David J. McCarthy Senior Staff Writer
A year comes and goes and it’s funny what you manage… David J. McCarthy Senior Staff Writer
A year comes and goes and it’s funny what you manage to hear while it’s rushing by. I wanted to listen to so many CDs this year and never got around to it. Luckily, the ones I did find time for were Casbah-rockin’. Here they are in order of rockliness.
5. Once More With Feeling
Buffy the Vampire Slayer
Rounder
For the commercial release of the soundtrack to last television season’s sparkling diamond, Joss Whedon took only the songs from the musical and arranged them into a listener-friendly package. With the show’s dialogue and sound effects removed, only the music itself was left to shine through, and shine through it does.
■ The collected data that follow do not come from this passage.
Background: an optimization exercise with open tools, aiming at a short achievable clock period and few clock cycles per item. Do not read the settings as production practice.
In this exercise RTL edits were held to simulation tests only and were not proved equivalent to the original.
Power figures rest on the tool's default switching activity, not on a simulated workload.

==> run a: inputs <==
==> flow/design.v (excerpt) <==
module lc4_superscalar #(
   parameter logic [15:0] p_pc_reset = 16'h8200
) (
   input  logic        gwe,
   input  logic        i_rst_n,
   input  logic [15:0] i_insn_a,
   input  logic [15:0] i_insn_b,
   input  logic [15:0] i_dmem_data,
   output logic [15:0] o_pc,
   output logic [15:0] o_dmem_addr,
   output logic        o_dmem_we,
   output logic [15:0] o_dmem_wdata,
   output logic [1:0]  o_wb_stall_a,
   output logic [1:0]  o_wb_stall_b,
   output logic [15:0] o_wb_pc_a,
   output logic [15:0] o_wb_pc_b,
   output logic        o_wb_rf_we_a,
   output logic        o_wb_rf_we_b,
   output logic [2:0]  o_wb_rf_wsel_a,
   output logic [2:0]  o_wb_rf_wsel_b,
   output logic [15:0] o_wb_rf_data_a,
   output logic [15:0] o_wb_rf_data_b,
   output logic [2:0]  o_wb_nzp_a,
   output logic [2:0]  o_wb_nzp_b
);
clock: 6.5 ns
lec_check: 0
abc_clock_period_in_ps: 2000
cap_margin: 20
cell_pad_in_sites_detail_placement: 0
cell_pad_in_sites_global_placement: 0
core_margin: 2
core_utilization: 40
place_density: 0.75
setup_slack_margin: 4.0
slew_margin: 20
run.sh (not shown) runs the stock make flow with config.mk's settings and CLKGATE_MAP_FILE= SYNTH_SCRIPT=/design/flow/synth_recipe.tcl, a recipe that flattens the netlist after the stock synthesis.
==> run b: changes against run a <==
- CELL_PAD_IN_SITES_DETAIL_PLACEMENT: 0 -> unset
- CELL_PAD_IN_SITES_GLOBAL_PLACEMENT: 0 -> unset
- GPL_ROUTABILITY_DRIVEN: unset -> 0
- PLACE_DENSITY: 0.75 -> unset
==> summary of the runs <==
- Synthesized area is the same in run a and run b.
- In non-clock buffer count, run a and run b do not differ.
- Sequential share of layout area: run a is higher than run b (0.32 points).
- Setup slack: run b is higher than run a (0.031 ns).
- Against run b, the global-route usage of run a is lower by 0.36 points.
Now you can finally put the magic of Buffy into your CD player.
4. Highly Evolved
The Vines
Capitol
In 2002, The Vines took advantage of The Strokes’ year off and pushed their way to the front of the garage rock scene. Despite being much more arrogant and drugged-out than Is This It, The Vines’ debut still plays to the gaping hole in the soul of the music industry: simple, good rock music. The album’s greatest success lies in its ability to create melody and harmony and then elevate them with punk energy – sort of like if the Beatles took even more drugs.
3. A Rush of Blood to the Head
Coldplay
Capitol
This album surprised everyone (including the band themselves) in how beautifully everything came together. Not since Ben Folds has piano rock sounded so honest. A Rush of Blood to the Head feels naked in its sense that everything it creates is plainly and delicately put on display. The songs stand out on any radio station, just like finding modern rock stars in an art museum.
2. Hard Candy
Counting Crows
Universal
For the first time since August and Everything After, the Crows found a perfect mix of fast and slow in what is definitely their most fun album to date. Adam Duritz actually sounds happy and his songwriting is rock solid. There are instruments galore on Hard Candy and they sharply punctuate the rising and falling emotions that run across the album. Finally, refreshing proof that all of last decade’s icons aren’t dead.
1. Yoshimi Battles the Pink Robots
The Flaming Lips
Warner Brothers
In a comic book tale of action, romance, and space ship noises, The Flaming Lips’ experimental follow up to The Soft Bulletin bursts with creativity. Similar to how Radiohead broke the mold with OK Computer, Yoshimi Battles the Pink Robots is more of a living, breathing creature than it is just mere music. This album comes from a galaxy far, far away where everything sounds good and nobody watches MTV.